From: John-Mark Gurney <jmg_at_funkthat.com>
Date: Mon, 20 Sep 2021 22:36:31 UTC
Johannes Totz wrote this message on Sun, Sep 19, 2021 at 17:27 +0100:
> On 14/09/2021 22:21, John-Mark Gurney wrote:
> > Johannes Totz wrote this message on Mon, Sep 13, 2021 at 02:00 +0100:
> >> On 09/09/2021 23:33, John-Mark Gurney wrote:
> >>> Johannes Totz via freebsd-geom wrote this message on Thu, Sep 02, 2021 at 21:55 +0100:
> >>>> (looks like gmane swallowed my 1st message, trying again)
> >>>>
> >>>> Hey folks,
> >>>>
> >>>> any ggate or hastd users here? I've got some code reviews for you.
> >>>> Please take a look if you get a chance:
> >>>>
> >>>> https://reviews.freebsd.org/D31727
> >>>> Fix potential out-of-bounds read in the geom-gate kernel module.
> >>>>
> >>>> https://reviews.freebsd.org/D31722
> >>>> Dynamically alloc buffers in ggatec, instead of assuming a fixed size on
> >>>> the stack.
> >>>>
> >>>> https://reviews.freebsd.org/D31709
> >>>> Simple rc script to start ggated.
> >>>
> >>> I'll try to look at them.
> >>>
> >>> I've broken out the ggate code to: https://www.funkthat.com/gitea/jmg/ggate
> >>
> >> Nice, thanks!
> >>
> >> I noticed the http branch. One weekend toy project idea I wanted to get
> >> around to was to write a ggated impl that talks to Backblaze.
> > 
> > I looked at the Backblaze B2 API, and I don't see a way to do partial
> > updates of a file.  All the API that I see require you to upload the entire
> > file, so I don't think that it'll work.
> > 
> > I abanded http as a solution, because of issues w/ WebDAV and partial
> > updates and the IETF not being very sane about it:
> > https://blog.sphere.chronosempire.org.uk/2012/11/21/webdav-and-the-http-patch-nightmare
> 
> Oh I was just gonna store each block as a separate file on the backend. 
> No need to keep it all together as one huge image. Sure we'd end up with 
> literally billions of small files.

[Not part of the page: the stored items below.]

Background: an optimization exercise with open tools, aiming at small area, a short achievable clock period and few clock cycles. Do not read the settings as production practice. In this exercise RTL edits were held to simulation tests only and were not proved equivalent to the original.

## run A
Design dgs_sha256, start of the top module:
module dgs_sha256 (
    input  wire         clk,
    input  wire         rst,         
    input  wire         start,
    input  wire         load_state,
    input  wire         partial,
    input  wire [255:0] state_in,    
    input  wire [63:0]  count_in,    
    output wire         idle,
    input  wire         in_valid,
    output wire         in_ready,
    input  wire [31:0]  in_data,     
    input  wire         in_last,
    input  wire [2:0]   in_nbytes,   
    output reg          done,
    output wire         err,
    output wire [255:0] digest,
    output wire [63:0]  count_out
);
    localparam [255:0] IV = {32'h6a09e667, 32'hbb67ae85, 32'h3c6ef372, 32'ha54ff53a,
                             32'h510e527f, 32'h9b05688c, 32'h1f83d9ab, 32'h5be0cd19};
    function [31:0] rotr(input [31:0] x, input integer n);
        rotr = (x >> n) | (x << (32 - n));
    endfunction
    function [31:0] bk_add(input [31:0] x, input [31:0] y);
        reg [31:0] p, g, p0;
        integer i, j;
        begin
            p = x ^ y;
            g = x & y;
            p0 = p;
            for (i = 1; i <= 5; i = i + 1)
                for (j = 2**i - 1; j < 32; j = j + 2**i) begin
                    g[j] = g[j] | (p[j] & g[j - 2**(i-1)]);
                    p[j] = p[j] & p[j - 2**(i-1)];
                end
            for (i = 5; i > 0; i = i - 1)
  ...
For scale: ~6000 cells after synthesis, about 1200 flip-flops, roughly 69000 µm² of cells after synthesis.
clock: 10.0 ns
lec_check: 0
cap_margin: 20
core_margin: 2
core_utilization: 40
slew_margin: 20
standard.sh (not shown) runs the stock make flow with config.mk's settings and CLKGATE_MAP_FILE= SYNTH_SCRIPT=/design/flow/synth_recipe.tcl, a recipe that flattens the netlist after the stock synthesis.
==> flow/flow/run.sh <==
#!/bin/bash
# The standard layout, with the port buffers made of the smallest buffer cell
# and timing repair aiming 6 ns below the clock period.
set -euo pipefail
export BUFFER_PORTS_ARGS="-buffer_cell sky130_fd_sc_hd__buf_1"
export SETUP_SLACK_MARGIN=6
bash standard.sh > standard.log 2>&1
Testbench counts of run A, summed over its fixed seeds: cycles 31,040.
For run B, these inputs were changed with respect to run A:
- an added SETUP_SLACK_MARGIN of 4.5
-- flow/flow/run.sh --
<<< run A, line 3
# and timing repair aiming 6 ns below the clock period.
>>> run B, line 3
# and a clock tree of smaller buffers without dummy loads.
<<< run A, line 6
export SETUP_SLACK_MARGIN=6
>>> run B, line 6
export CTS_ARGS="-sink_clustering_enable -repair_clock_nets -dont_use_dummy_load -buf_list sky130_fd_sc_hd__clkbuf_4"
==> comparison <==
Having completed the whole flow, run B delivered a layout that passed the timing, DRC and antenna checks. Maximum buffer depth of the clock tree ends up lower on run A. A startpoint of the worst setup timing path of e[27]$_DFFE_PP_ is what run A shows, while e[20]$_DFFE_PP_ belongs to run B. [run B vs run A] remaining max-slew budget at the tightest pin: higher in run B. Summary of run B over run A: count of cell instances traversed by the critical path dropped 5, setup slack dropped 0.35 ns, post-layout utilization of the core dropped 4.8 points.
Edits applied to the flow inputs when going from run B to run C:
- changing SETUP_SLACK_MARGIN from 4.5 to 5
==> flow/run.sh (new file) <==
#!/bin/bash
# synth_recipe.tcl (not shown) runs the flow's synth.tcl, then flattens the netlist and writes it again
# the make line also repeats each setting of config.mk as NAME=value (left out here)
make -C /OpenROAD-flow-scripts/flow DESIGN_CONFIG=/design/flow/config.mk WORK_HOME=/design/flow/orfs CLKGATE_MAP_FILE= SYNTH_SCRIPT=/design/flow/synth_recipe.tcl finish
removed: flow/flow/run.sh
removed: flow/standard.sh
[summary]
Diff run C..run B | post-synthesis area per instance | unchanged. Compared run C against run B; setup TNS after final layout within noise. Summary of the comparison: data arrival time at the worst-slack endpoint is lower in run C, relative to run B. For design area, dividing the value from run C by the value from run B gives 1.11. In run C the total number of nets in the final design turned out 112 lower than in run B. Between run C and run B, the final cell count does not differ in any meaningful way. Relative to run B, number of buffers added by the clock tree synthesis step has decreased by 60% in run C.
[inputs] run D vs run C
- swapping 40 for 60 in CORE_UTILIZATION
==> flow/flow/run.sh (new file) <==
#!/bin/bash
# The standard layout, with the port buffers made of the smallest buffer cell
# and a clock tree of smaller buffers without dummy loads.
set -euo pipefail
export BUFFER_PORTS_ARGS="-buffer_cell sky130_fd_sc_hd__buf_1"
export CTS_ARGS="-sink_clustering_enable -repair_clock_nets -dont_use_dummy_load -buf_list sky130_fd_sc_hd__clkbuf_4"
bash standard.sh > standard.log 2>&1
==> flow/standard.sh (new file) <==
#!/bin/bash
# synth_recipe.tcl (not shown) runs the flow's synth.tcl, then flattens the netlist and writes it again
# the make line also repeats each setting of config.mk as NAME=value (left out here)
make -C /OpenROAD-flow-scripts/flow DESIGN_CONFIG=/design/flow/config.mk WORK_HOME=/design/flow/orfs CLKGATE_MAP_FILE= SYNTH_SCRIPT=/design/flow/synth_recipe.tcl "${@:-finish}"
removed: flow/run.sh
Results
- Run comparison: run C last element of the critical path a[24]$_DFFE_PP_; run D last element of the critical path a[31]$_DFFE_PP_
- Share of layout cells above drive strength 1 ends up higher on run D.
- Run D vs run C — number of gates on the worst path with buffers counted dropped 4.
- Run D: all stages complete, timing, DRC and antenna checks passed
- Comparing run D and run C, the lower CTS buffer count is on run C.
- Higher clock-cell share of area among run D and run C: run C
- Between run D and run C, the cell count is lower for run D.
- Run D: global-route usage is 11 points higher than what run C reported.
- Area growth from synthesis to final layout: run D and run C compared, lower one is run D
Here is what was changed in the inputs of run E compared with run D.
- CORE_UTILIZATION: 60 -> 40
-- flow/flow/run.sh --
<<< run D, line 6
export CTS_ARGS="-sink_clustering_enable -repair_clock_nets -dont_use_dummy_load -buf_list sky130_fd_sc_hd__clkbuf_4"
>>> run E, line 6
export CTS_ARGS="-sink_clustering_enable -repair_clock_nets -dont_use_dummy_load -buf_list sky130_fd_sc_hd__clkbuf_8 -sink_clustering_size 12 -sink_clustering_max_diameter 40"
- Timing, DRC, antenna: 0 failures across run D and run E
- Run E vs run D — number of inserted filler cells in the final layout climbed by more than half
- Run E vs run D: number of buffers other than clock buffers in the final layout up by a few percent
- Run E ends up with a non-clock buffering overhead in the final layout that is 0.29 points higher than in run D.
- Comparing the two runs side by side, run E comes out behind run D on worst hold slack.
Changes in run F relative to run E:
- swapping 40 for 50 in CORE_UTILIZATION
-- flow/flow/run.sh --
<<< run E, line 6
export CTS_ARGS="-sink_clustering_enable -repair_clock_nets -dont_use_dummy_load -buf_list sky130_fd_sc_hd__clkbuf_8 -sink_clustering_size 12 -sink_clustering_max_diameter 40"
>>> run F, line 6
export CTS_ARGS="-sink_clustering_enable -repair_clock_nets -dont_use_dummy_load -buf_list sky130_fd_sc_hd__clkbuf_4"
Results
Portion of the clock cycle consumed by the worst path in the final layout in run F vs run E: down 0.91 points. The capture point of the critical path comes out a[29]$_DFFE_PP_ in one run and e[27]$_DFFE_PP_ in the other, namely in run F and run E respectively. Run F: wire length of the first global-routing pass about 4.5% below run E. Die area: run F vs run E down 35000 µm². Changes observed in run F relative to run E: number of non-clock buffers in the layout down 30; count of buffers added by post-CTS timing repair for setup dropped 14; count of TritonRoute iterations in the first routing pass has decreased.

-- separate check: timing with driven ports --
The flow's constraints put no driver on any port. The routed layouts listed below were extracted and timed again, unchanged, in two steps. Step 1: set_driving_cell puts a clkbuf_16 on clk and a buf_2 on each other input, an assumption about the parent block. Step 2, shift: input delay + t, output delay - t, t = (earliest + latest rising clock arrival at the registers) / 2. This alone moves slack from input paths to output paths. Three values: ideal ports, drivers, drivers and shift; two values: the first two.
| run | t, ns | setup WS [ns] | hold slack, ns | latest minus earliest clock arrival (ns) | pins driven straight from the clock port |
|---|---|---|---|---|---|
| run A | 0.864 | 5.011 / 5.011 / 5.011 | 0.404 / 0.404 / 0.404 | 0.044 / 0.044 | 1 |
| run B | 1.387 | 4.663 / 4.663 / 4.270 | 0.310 / 0.310 / 0.310 | 0.213 / 0.212 | 1 |
| run C | 0.875 | 4.934 / 4.934 / 4.253 | 0.403 / 0.403 / 0.403 | 0.055 / 0.055 | 1 |
| run D | 1.369 | 4.796 / 4.796 / 3.917 | 0.276 / 0.276 / 0.276 | 0.180 / 0.181 | 1 |
| run E | 1.016 | 4.924 / 4.924 / 4.331 | 0.270 / 0.270 / 0.270 | 0.158 / 0.157 | 1 |
| run F | 1.319 | 5.015 / 5.015 / 4.239 | 0.364 / 0.364 / 0.364 | 0.169 / 0.169 | 1 |
After both steps setup and hold are still met in every run listed. The setup slack of run D, which loses most, moves by 0.000 ns with the drivers and by -0.879 ns with both steps.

But I'd ignore that until it becomes 
> an actual problem.

Ahh, guess that'd work.

It'd be interesting to see what the performance would be storing them
as 512 byte files/blocks, or 4k files (and presenting a 4k block size),
or 64k byte files, but still doing a 4k block size, and doing a RMW
style caching for the larger blocks.  gcache may be able save the work
of writing a proper caching layer for it...

-- 
  John-Mark Gurney				Voice: +1 415 225 5579

     "All that I will do, has been done, All that I have, has not."